→ **Directions for this task**: Go through the entries below and report how many lines contain the string "placement". Nothing but the number is wanted.

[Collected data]
__________________________________________________
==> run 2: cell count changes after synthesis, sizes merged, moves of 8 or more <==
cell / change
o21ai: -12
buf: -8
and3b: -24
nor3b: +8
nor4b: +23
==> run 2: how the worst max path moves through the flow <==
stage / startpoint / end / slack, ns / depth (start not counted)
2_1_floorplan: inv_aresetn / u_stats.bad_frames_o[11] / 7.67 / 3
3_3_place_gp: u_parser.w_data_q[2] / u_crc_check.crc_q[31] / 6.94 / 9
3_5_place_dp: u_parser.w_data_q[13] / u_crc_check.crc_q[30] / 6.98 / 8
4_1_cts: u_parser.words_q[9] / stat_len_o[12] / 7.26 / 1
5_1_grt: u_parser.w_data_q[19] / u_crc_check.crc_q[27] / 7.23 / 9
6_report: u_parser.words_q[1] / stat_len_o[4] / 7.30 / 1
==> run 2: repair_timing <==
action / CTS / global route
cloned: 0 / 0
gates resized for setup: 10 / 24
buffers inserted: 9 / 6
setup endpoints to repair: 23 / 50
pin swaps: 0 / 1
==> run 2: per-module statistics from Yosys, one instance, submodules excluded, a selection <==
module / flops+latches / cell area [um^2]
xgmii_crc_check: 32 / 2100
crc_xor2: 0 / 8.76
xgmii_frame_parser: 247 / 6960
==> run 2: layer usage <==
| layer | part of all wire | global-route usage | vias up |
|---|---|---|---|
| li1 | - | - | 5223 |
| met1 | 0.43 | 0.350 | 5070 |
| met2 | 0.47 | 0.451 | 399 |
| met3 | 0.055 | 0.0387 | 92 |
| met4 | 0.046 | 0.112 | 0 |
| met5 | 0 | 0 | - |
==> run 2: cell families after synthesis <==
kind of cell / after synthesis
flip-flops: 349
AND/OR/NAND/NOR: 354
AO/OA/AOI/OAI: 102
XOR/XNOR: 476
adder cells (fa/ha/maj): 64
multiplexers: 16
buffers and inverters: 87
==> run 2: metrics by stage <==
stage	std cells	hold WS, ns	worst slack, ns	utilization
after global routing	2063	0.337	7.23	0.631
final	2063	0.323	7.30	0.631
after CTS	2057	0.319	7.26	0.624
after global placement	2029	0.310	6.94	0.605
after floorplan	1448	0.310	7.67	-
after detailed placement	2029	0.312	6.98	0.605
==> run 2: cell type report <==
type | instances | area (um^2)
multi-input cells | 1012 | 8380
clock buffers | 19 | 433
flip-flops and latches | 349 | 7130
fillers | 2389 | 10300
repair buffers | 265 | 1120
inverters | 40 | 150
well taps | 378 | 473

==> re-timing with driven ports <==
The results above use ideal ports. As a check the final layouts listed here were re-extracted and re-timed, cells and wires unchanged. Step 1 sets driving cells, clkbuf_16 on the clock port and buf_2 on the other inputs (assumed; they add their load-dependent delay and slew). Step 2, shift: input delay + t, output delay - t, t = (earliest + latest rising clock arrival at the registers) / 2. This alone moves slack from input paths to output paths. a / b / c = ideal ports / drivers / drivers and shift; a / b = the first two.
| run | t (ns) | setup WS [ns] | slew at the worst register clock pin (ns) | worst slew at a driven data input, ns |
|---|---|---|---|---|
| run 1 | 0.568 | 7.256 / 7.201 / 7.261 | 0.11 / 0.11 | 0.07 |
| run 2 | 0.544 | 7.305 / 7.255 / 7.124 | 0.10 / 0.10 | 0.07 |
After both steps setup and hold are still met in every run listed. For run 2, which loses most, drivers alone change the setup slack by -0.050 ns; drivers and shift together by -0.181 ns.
From an optimization exercise on the open Yosys and OpenROAD flow, aimed at small area, a short achievable clock period and few clock cycles per item; shortcuts taken in it are not production practice.
The RTL was checked by simulation tests, not by an equivalence proof against the original design.
No activity file was given, so power comes from the tool's default toggle rates.

`flow/flow/run.sh`:
```
#!/bin/bash
# Own flow: the standard layout with two changes.
#  - Yosys's ABC step maps with flow/map.abc (deep AIG resynthesis, then a mapping that trades delay for area;
#    sizing is left to OpenROAD's repair) in place of ORFS's speed script.
#    Everything else, registers included, is the standard synthesis script.
#  - Port buffers are sky130_fd_sc_hd__buf_1 cells (every port still gets one).
set -euo pipefail
W=$(pwd)
cat > "$W/own_synth.tcl" <<EOT
proc abc {args} {
  set i [lsearch -exact \$args -script]
  if {\$i >= 0} { set args [lreplace \$args \$i [expr {\$i + 1}] -script $W/flow/map.abc] }
  yosys abc {*}\$args
}
source $W/synth_recipe.tcl
EOT
sed "s#$W/synth_recipe.tcl#$W/own_synth.tcl#g" standard.sh > own_standard.sh
grep -q own_synth.tcl own_standard.sh
bash own_standard.sh "BUFFER_PORTS_ARGS=-buffer_cell sky130_fd_sc_hd__buf_1" finish > "$W/flow.log" 2>&1
```
`flow/flow/map.abc`:
```
strash
&get -n
&fraig -x
&put
scorr
dc2
strash
&get -n
&deepsyn -T 40
&put
strash
&get -n
&dch -f
&nf -R 200
&put
topo
stime -c
upsize -c
dnsize -c
```
`flow/standard.sh`:
```
#!/bin/bash
# synth_recipe.tcl (not shown) runs the flow's synth.tcl, then flattens the netlist and writes it again
# the make line also repeats each setting of config.mk as NAME=value (left out here)
make -C /OpenROAD-flow-scripts/flow DESIGN_CONFIG=/design/flow/config.mk WORK_HOME=/design/flow/orfs CLKGATE_MAP_FILE= SYNTH_SCRIPT=/design/flow/synth_recipe.tcl "${@:-finish}"
```
`flow/config.mk`:
```
export PLATFORM = sky130hd
export DESIGN_NAME = tetris_game
export DESIGN_NICKNAME = tetris_game
export VERILOG_FILES = /design/flow/design.v
export SDC_FILE = /design/flow/constraint.sdc
export NUM_CORES = 4
export LEC_CHECK = 0
export CAP_MARGIN = 20
export CORE_MARGIN = 2
export CORE_UTILIZATION = 40
export SETUP_SLACK_MARGIN = 3
export SLEW_MARGIN = 20
```
`flow/constraint.sdc`:
```
create_clock -name core_clock -period 11.0 [get_ports {clk}]
set_input_delay 2.2000 -clock core_clock [delete_from_list [all_inputs] [get_ports {clk}]]
set_output_delay 2.2000 -clock core_clock [all_outputs]
set_load 0.01 [all_outputs]
```
From an optimization exercise on the open Yosys and OpenROAD flow, aimed at small area, a short achievable clock period and few clock cycles per item; shortcuts taken in it are not production practice.
At most, simulation tests tie the RTL to the original design; equivalence was not proved.
Power is estimated from default activity; no workload was simulated.

Setup of north:
==> module lc4_pipeline, before the edit <==
module lc4_pipeline #(
   parameter logic [15:0] RESET_PC = 16'h8200
) (
   input  wire         gwe,
   input  wire         i_rst_n,
   output logic [15:0] o_cur_pc,
   input  wire  [15:0] i_cur_insn,
   output logic [15:0] o_dmem_addr,
   output logic        o_dmem_we,
   output logic [15:0] o_dmem_towrite,
   input  wire  [15:0] i_cur_dmem_data,
   output logic [1:0]  o_trace_stall,
   output logic [15:0] o_trace_pc,
   output logic [15:0] o_trace_insn,
   output logic        o_trace_regfile_we,
   output logic [2:0]  o_trace_wsel,
   output logic [15:0] o_trace_wdata,
   output logic        o_trace_nzp_we,
   output logic [2:0]  o_trace_nzp_bits,
   output logic        o_trace_dmem_we,
   output logic [15:0] o_trace_dmem_addr,
   output logic [15:0] o_trace_dmem_data
);
   logic [15:0] pc_q;                     
   logic        go_q;                     
   logic        clr_q;                    
   logic        xv_q;                     
   logic [15:0] x_insn_q;
   logic [15:0] x_a_q, x_b_q;             
   logic        x_mul_q;                  
   logic        x_wr_q, x_ldi_q, x_sti_q;  
   logic [10:0] x_ctl_q;                  
   logic        dep_q;                    
   logic        brs_res_q, brs_ld_q;      
   logic        brt_res_q, brt_ld_q;      
   logic        mv_q;                     
   logic        m_we_q, m_ld_q, m_st_q, m_mul_q;
   logic [15:0] m_insn_q, m_res_q, m_sd_q;
   logic        cv_q;                     
   logic        c_we_q, c_mem_q, c_st_q;   
   logic        seen_q;                   
   logic [15:0] c_insn_q, c_val_q, c_addr_q;
   logic [15:0] tpc_q;                    
   logic [2:0]  f_rt;
   logic [10:0] f_ctl;
   logic [3:0]  f_op;
   logic [15:0] f_a, f_b, m_wdata;
   logic        x_go, go_d, x_we, x_ld, f_mul, f_st, f_rs_used, f_rt_used, f_rs_hit, f_rt_hit, f_dep;
   lc4_decoder u_predecode (.i_insn(i_cur_insn), .o_rt(f_rt), .o_ctl(f_ctl));
   lc4_regfile u_regfile (
      .gwe(gwe), .i_clr(clr_q),
      .i_rs(i_cur_insn[8:6]), .i_rt(f_rt),
      .i_rd(m_insn_q[11:9]), .i_wdata(m_wdata), .i_rd_we(m_we_q),
      .o_rs_data(f_a), .o_rt_data(f_b)
   );
   assign x_go = go_q;
   assign x_we = xv_q && x_go && x_wr_q;
   assign x_ld = x_ldi_q;
   assign f_op      = i_cur_insn[15:12];
   assign f_mul     = lc4_pkg::is_mul(i_cur_insn);
   assign f_st      = lc4_pkg::is_store(i_cur_insn);
   assign f_rs_used = (f_op == 4'b0001 || f_op == 4'b0101 || f_op[3:1] == 3'b011);
   assign f_rt_used = (f_op == 4'b0111 || f_op == 4'b1101 ||
                       ((f_op == 4'b0001 || f_op == 4'b0101) && !i_cur_insn[5]));
   assign f_rs_hit  = x_we && i_cur_insn[8:6] == x_insn_q[11:9];
   assign f_rt_hit  = x_we && f_rt == x_insn_q[11:9];
   assign f_dep     = (x_mul_q || f_mul) && ((f_rs_used && f_rs_hit) || (f_rt_used && f_rt_hit));
   assign go_d      = !f_dep && !clr_q;
   logic [15:0] pc_inc;
   assign pc_inc   = pc_q + 16'd1;
   assign o_cur_pc = pc_q;
   logic [15:0] a_x, b_x, alu_x, mul_s, mul_c;
   lc4_hazard u_byp_rs (
      .i_reg_data(x_a_q), .i_sel_res(brs_res_q), .i_sel_ld(brs_ld_q),
      .i_m_res(m_res_q), .i_dmem_data(i_cur_dmem_data), .o_data(a_x)
   );
   lc4_hazard u_byp_rt (
      .i_reg_data(x_b_q), .i_sel_res(brt_res_q), .i_sel_ld(brt_ld_q),
      .i_m_res(m_res_q), .i_dmem_data(i_cur_dmem_data), .o_data(b_x)
   );
   lc4_alu u_alu (.i_insn(x_insn_q), .i_a(a_x), .i_b(b_x), .i_ctl(x_ctl_q), .o_result(alu_x));
   lc4_mul_csa u_mul (.i_x(x_a_q), .i_y(x_b_q), .o_s(mul_s), .o_c(mul_c));
   assign m_wdata = m_ld_q ? i_cur_dmem_data : m_mul_q ? m_res_q + m_sd_q : m_res_q;
   assign o_dmem_addr    = m_res_q;
   assign o_dmem_we      = m_st_q;
   assign o_dmem_towrite = m_sd_q;
   always_ff @(posedge gwe or negedge i_rst_n) begin
      if (!i_rst_n) begin
         pc_q      <= RESET_PC;
         go_q      <= 1'b1;
         clr_q     <= 1'b1;
         xv_q      <= 1'b0;
         dep_q     <= 1'b0;
         brs_res_q <= 1'b0;
         brs_ld_q  <= 1'b0;
         brt_res_q <= 1'b0;
         brt_ld_q  <= 1'b0;
         mv_q      <= 1'b0;
         m_we_q    <= 1'b0;
         m_st_q    <= 1'b0;
         cv_q      <= 1'b0;
         seen_q    <= 1'b0;
      end else begin
         pc_q      <= go_d ? pc_inc : pc_q;
         go_q      <= go_d;
         clr_q     <= 1'b0;
         xv_q      <= 1'b1;
         dep_q     <= f_dep;
         brs_res_q <= f_rs_hit && !x_ld;
         brs_ld_q  <= f_rs_hit && x_ld;
         brt_res_q <= f_rt_hit && !x_ld;
         brt_ld_q  <= f_rt_hit && x_ld;
         mv_q      <= xv_q && x_go;
         m_we_q    <= x_we;
         m_st_q    <= xv_q && x_go && x_sti_q;
         cv_q      <= mv_q;
         seen_q    <= seen_q || cv_q;
      end
   end
   always_ff @(posedge gwe) begin
      x_insn_q <= i_cur_insn;
      x_a_q    <= f_a;
      x_b_q    <= f_b;
      x_mul_q  <= f_mul;
      x_wr_q   <= lc4_pkg::writes_rd(i_cur_insn);
      x_ldi_q  <= lc4_pkg::is_load(i_cur_insn);
      x_sti_q  <= f_st;
      x_ctl_q  <= f_ctl;
      m_insn_q <= x_insn_q;
      m_ld_q   <= x_ld;
      m_mul_q  <= x_mul_q;
      m_res_q  <= x_mul_q ? mul_s : alu_x;
      m_sd_q   <= x_mul_q ? mul_c : b_x;
      c_insn_q <= m_insn_q;
      c_we_q   <= lc4_pkg::writes_rd(m_insn_q);
      c_mem_q  <= m_ld_q || lc4_pkg::is_store(m_insn_q);
      c_st_q   <= lc4_pkg::is_store(m_insn_q);
      c_addr_q <= m_res_q;
      c_val_q  <= m_st_q ? m_sd_q : m_wdata;
      tpc_q    <= pc_q - 16'd1 - {15'd0, go_q};
   end
   assign o_trace_stall      = {!cv_q, !cv_q && seen_q};
   assign o_trace_pc         = tpc_q;
   assign o_trace_insn       = c_insn_q;
   assign o_trace_regfile_we = c_we_q;
   assign o_trace_wsel       = c_insn_q[11:9];
   assign o_trace_wdata      = c_val_q;
   assign o_trace_nzp_we     = c_we_q;
   assign o_trace_nzp_bits   = c_val_q[15] ? 3'b100 : (c_val_q == 16'd0) ? 3'b010 : 3'b001;
   assign o_trace_dmem_we    = c_st_q;
   assign o_trace_dmem_addr  = c_mem_q ? c_addr_q : 16'd0;
   assign o_trace_dmem_data  = c_mem_q ? c_val_q : 16'd0;
endmodule
Settings: LEC_CHECK=0, ABC_AREA=1, CAP_MARGIN=20, CORE_MARGIN=2, CORE_UTILIZATION=50, CTS_CLUSTER_DIAMETER=100, CTS_CLUSTER_SIZE=22, SETUP_SLACK_MARGIN=3.8, SLEW_MARGIN=20; clock period 7.0 ns.
standard.sh (not shown) runs the stock make flow with config.mk's settings and CLKGATE_MAP_FILE= SYNTH_SCRIPT=/design/flow/synth_recipe.tcl, a recipe that flattens the netlist after the stock synthesis.
==> flow/flow/run.sh <==
#!/bin/bash
# Standard layout, with each port buffered by the smallest buffer cell, and with adders and
# compressors left to abc as plain gates rather than full/half adder cells
set -euo pipefail
export BUFFER_PORTS_ARGS="-buffer_cell sky130_fd_sc_hd__buf_1"
export ADDER_MAP_FILE=
bash standard.sh > standard.log 2>&1
Testbench counts of north, summed over its fixed seeds: cycles 16,474, items 16,000.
__________________________________________________
→ **Final answer**: 2